Bone cements and calcium phosphate cements are the two major groups of cementing materials that are currently being used for the fixation of broken bones or artificial joints in human.
Bone cements are normally made from polymethylmetacrylate (PMMA)—a polymer material, with ceramics filler, for example zirconium oxide or barium sulphate. It is used for fixation of artificial joints to the skeleton. Basically, the bone cements are two-component materials, i.e. consists of pre-polymerized PMMA plus fillers in the form of a powder, and another is a monomer liquid. There are many drawbacks to these bone cements, such as polymerization which develops temporary heat between 60° C. to 100° C. that is found detrimental to the surrounding tissues, as cells cannot survive temperatures over 47° C. Bone cements are brittle and prone to fatigue failure. They are mechanically weak when they entrap impurities such as air and blood. They produce “wear debris” that can cause osteolysis (i.e., bone resorption). Bone cements may support colonisation of bacteria and development of post-operative infections. They may also cause allergy and anaphylactic reaction during surgery.
Calcium phosphate (CaP) cements consists of calcium phosphate precursors mixed with a setting solution to form calcium phosphate paste or dough that eventually hardened into solid material. There are various combinations of calcium phosphate precursors, such as CaHPO4.2H2O, CaHPO4, Ca2P2O7, Ca2H2P2O8, etc. Some of the powder mixtures may need to be heated to temperatures up to 1000° C. before mixing with the setting solution. The setting solutions could be in turns of basic aqueous solutions, acidic aqueous solutions, solvents or water. Other than these calcium phosphate precursors, fillers (e.g. MgO, strontium, collagen), accelerator agents (e.g. LiCl, LiOH), retarder agents (e.g. polysaccharide, glycerine, starch) and pH controlling agents (e.g. HCl, HNO3, NH3O4, Na2HPO4, etc.,) were also used.
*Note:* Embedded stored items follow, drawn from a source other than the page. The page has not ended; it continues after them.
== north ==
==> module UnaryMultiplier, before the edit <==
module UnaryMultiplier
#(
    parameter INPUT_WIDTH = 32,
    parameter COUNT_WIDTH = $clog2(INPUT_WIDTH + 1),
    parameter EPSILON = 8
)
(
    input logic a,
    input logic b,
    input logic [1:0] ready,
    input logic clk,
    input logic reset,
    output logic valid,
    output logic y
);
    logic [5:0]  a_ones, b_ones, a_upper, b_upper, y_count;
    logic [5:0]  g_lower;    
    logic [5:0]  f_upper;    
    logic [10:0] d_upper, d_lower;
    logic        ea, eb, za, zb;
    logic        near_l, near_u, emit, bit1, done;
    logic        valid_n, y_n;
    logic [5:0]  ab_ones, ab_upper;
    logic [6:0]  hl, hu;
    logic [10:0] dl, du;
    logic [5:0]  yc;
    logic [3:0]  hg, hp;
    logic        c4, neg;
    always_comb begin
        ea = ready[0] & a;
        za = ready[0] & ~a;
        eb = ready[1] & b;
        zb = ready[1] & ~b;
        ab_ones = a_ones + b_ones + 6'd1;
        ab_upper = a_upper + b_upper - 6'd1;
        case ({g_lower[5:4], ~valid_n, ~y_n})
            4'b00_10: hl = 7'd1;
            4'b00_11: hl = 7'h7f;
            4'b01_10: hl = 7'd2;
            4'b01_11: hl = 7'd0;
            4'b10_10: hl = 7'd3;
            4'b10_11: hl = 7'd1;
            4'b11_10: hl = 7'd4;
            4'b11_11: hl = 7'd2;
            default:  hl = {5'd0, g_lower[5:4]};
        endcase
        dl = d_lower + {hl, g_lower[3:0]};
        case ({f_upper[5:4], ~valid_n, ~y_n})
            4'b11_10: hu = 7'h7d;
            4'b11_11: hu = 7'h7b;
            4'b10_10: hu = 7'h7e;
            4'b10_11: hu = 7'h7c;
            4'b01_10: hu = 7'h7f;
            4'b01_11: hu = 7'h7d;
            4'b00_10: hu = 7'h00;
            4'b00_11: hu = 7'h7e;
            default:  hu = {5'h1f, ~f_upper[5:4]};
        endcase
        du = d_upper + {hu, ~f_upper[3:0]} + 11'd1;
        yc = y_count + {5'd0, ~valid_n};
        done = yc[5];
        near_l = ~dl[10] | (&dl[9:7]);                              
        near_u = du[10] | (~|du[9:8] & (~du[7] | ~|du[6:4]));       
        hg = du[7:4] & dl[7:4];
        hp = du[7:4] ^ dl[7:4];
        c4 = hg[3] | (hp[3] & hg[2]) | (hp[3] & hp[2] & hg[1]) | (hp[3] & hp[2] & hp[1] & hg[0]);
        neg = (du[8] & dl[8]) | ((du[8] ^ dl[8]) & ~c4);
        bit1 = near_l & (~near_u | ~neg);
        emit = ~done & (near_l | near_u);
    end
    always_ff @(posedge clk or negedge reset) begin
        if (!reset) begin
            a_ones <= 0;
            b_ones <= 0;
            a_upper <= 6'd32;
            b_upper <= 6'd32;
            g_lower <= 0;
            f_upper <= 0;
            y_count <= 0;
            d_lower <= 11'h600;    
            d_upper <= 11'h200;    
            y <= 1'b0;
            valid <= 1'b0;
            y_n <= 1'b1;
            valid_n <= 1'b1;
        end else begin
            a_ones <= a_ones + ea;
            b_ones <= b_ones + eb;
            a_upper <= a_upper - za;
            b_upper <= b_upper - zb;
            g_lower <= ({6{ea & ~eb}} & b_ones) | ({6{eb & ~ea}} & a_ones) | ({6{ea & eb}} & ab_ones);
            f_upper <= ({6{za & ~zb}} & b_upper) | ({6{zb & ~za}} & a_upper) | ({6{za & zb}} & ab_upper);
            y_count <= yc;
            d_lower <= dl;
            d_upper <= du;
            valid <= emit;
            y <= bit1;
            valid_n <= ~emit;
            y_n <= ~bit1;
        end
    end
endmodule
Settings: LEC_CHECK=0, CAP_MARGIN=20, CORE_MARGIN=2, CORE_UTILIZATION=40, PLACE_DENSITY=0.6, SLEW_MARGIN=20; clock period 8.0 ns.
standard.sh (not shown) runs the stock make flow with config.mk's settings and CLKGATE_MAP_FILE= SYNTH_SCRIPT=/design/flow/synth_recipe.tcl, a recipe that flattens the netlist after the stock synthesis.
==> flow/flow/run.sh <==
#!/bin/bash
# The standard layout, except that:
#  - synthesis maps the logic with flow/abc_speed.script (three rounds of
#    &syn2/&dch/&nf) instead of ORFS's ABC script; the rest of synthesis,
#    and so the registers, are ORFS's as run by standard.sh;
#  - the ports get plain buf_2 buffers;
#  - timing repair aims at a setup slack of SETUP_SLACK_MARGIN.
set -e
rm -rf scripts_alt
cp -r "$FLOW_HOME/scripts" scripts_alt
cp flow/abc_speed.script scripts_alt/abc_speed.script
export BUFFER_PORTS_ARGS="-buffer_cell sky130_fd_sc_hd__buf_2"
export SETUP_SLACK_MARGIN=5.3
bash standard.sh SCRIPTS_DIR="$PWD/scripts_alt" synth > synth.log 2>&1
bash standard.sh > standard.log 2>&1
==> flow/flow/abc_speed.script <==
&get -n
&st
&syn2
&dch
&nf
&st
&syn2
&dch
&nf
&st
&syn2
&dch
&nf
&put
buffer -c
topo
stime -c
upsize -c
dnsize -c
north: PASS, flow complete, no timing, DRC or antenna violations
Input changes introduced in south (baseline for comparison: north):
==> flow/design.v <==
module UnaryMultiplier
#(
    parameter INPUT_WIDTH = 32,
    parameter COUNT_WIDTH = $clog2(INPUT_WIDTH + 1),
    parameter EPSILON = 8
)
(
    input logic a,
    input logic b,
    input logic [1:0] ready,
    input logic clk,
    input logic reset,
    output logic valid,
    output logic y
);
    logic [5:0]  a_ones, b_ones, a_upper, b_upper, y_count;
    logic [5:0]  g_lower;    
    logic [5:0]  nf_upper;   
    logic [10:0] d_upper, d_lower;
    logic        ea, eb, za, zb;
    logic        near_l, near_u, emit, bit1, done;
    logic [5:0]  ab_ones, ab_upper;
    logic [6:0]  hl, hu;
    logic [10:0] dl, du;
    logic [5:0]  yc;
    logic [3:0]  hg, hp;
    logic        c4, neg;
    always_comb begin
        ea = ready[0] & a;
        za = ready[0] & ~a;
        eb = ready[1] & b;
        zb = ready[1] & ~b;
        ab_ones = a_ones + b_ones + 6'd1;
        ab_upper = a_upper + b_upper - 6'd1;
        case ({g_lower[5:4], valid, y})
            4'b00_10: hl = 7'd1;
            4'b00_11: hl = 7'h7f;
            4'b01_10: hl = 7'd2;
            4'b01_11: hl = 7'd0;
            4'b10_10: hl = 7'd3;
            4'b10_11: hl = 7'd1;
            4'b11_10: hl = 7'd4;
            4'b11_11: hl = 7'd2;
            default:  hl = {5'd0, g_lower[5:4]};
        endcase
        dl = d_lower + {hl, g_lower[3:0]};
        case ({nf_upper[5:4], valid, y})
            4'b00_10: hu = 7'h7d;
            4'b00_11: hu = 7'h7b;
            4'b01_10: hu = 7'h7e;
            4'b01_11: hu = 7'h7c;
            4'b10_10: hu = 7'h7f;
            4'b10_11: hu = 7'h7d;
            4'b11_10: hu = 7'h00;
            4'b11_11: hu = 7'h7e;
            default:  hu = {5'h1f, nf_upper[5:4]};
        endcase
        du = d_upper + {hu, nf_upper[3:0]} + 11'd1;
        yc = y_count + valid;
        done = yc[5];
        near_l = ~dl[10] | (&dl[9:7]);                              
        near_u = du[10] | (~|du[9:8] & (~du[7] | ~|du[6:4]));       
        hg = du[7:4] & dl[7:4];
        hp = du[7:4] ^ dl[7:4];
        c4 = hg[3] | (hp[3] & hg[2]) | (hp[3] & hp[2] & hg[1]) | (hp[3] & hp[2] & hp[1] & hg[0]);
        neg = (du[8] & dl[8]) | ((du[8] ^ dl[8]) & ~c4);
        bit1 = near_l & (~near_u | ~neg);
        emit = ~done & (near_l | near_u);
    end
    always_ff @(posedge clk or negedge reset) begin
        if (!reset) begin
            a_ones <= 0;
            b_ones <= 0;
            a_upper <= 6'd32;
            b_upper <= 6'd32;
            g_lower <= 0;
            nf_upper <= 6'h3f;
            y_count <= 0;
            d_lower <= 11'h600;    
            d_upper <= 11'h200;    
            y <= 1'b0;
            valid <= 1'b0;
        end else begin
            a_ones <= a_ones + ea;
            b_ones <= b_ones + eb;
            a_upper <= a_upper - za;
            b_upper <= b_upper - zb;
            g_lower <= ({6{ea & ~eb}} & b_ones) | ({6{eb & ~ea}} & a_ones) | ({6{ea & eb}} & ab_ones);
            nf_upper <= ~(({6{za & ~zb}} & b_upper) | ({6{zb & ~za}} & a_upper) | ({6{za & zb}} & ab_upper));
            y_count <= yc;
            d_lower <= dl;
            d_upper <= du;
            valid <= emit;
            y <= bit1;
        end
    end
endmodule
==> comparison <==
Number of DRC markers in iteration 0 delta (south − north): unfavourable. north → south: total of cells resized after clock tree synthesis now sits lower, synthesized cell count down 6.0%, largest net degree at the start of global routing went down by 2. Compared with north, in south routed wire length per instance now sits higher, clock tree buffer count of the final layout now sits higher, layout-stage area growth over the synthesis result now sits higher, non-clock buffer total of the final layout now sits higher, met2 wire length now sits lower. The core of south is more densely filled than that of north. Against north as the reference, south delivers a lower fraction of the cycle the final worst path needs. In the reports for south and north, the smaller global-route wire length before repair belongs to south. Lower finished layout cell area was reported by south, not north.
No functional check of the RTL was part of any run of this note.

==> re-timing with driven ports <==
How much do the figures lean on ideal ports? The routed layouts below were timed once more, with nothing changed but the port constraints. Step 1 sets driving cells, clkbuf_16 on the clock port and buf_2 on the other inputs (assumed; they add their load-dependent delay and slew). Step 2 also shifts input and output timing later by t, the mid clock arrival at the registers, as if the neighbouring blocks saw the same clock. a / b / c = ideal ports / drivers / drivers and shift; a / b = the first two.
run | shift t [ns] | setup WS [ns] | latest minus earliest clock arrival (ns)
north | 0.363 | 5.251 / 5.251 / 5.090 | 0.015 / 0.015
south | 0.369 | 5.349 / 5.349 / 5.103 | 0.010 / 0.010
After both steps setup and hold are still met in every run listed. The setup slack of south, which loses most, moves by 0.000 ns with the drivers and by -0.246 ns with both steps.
There are few drawbacks to CaP cements, such as hardening reaction temperatures ranging between 30-150° C. For temperatures exceeding 45° C., these are detrimental to the surrounding tissues since cells cannot survive temperatures over 47° C. The pH of the CaP cements ranges between acidic to highly basic (pH ˜5-12). In micro-environment, these could be detrimental causing irritation and inflammatory reactions to the surrounding cells which requires pH ˜7 for the body homeostasis. Thus, it may take a very long time to reach neutral pH. Usage of complex chemicals may also affect the biocompatibility properties of the CaP cements, apart from it being more difficult or more expensive to produce. Some of the cements take very long time to degrade. Controlled degradation is favorable so that the body can have time to replace the synthetic materials with the host bone. Too fast or too slow resorption is both unfavourable. Therefore there is a need for an invention that can achieve one or more of the following objectives which constitutes the objectives of the present invention i.e.                1. To produce a self-hardened apatite (SHA) cement which is biodegradable, biocompatible and bioactive in the body, as well as to enhance bone growth and bone integration;        2. To produce a self-hardened apatite (SHA) cement which has neutral pH (˜7);        3. To produce a self-hardened apatite (SHA) cement which has compressive strength of between 10-30 MPa, which is suitable for both non-load bearing and some load bearing applications;        4. The hardening or setting process of the cement composition should not generate heat greater than 37° C., which is the normal body temperature; and        5. The self-hardened apatite cement is also suitable to be used as a delivery vehicle.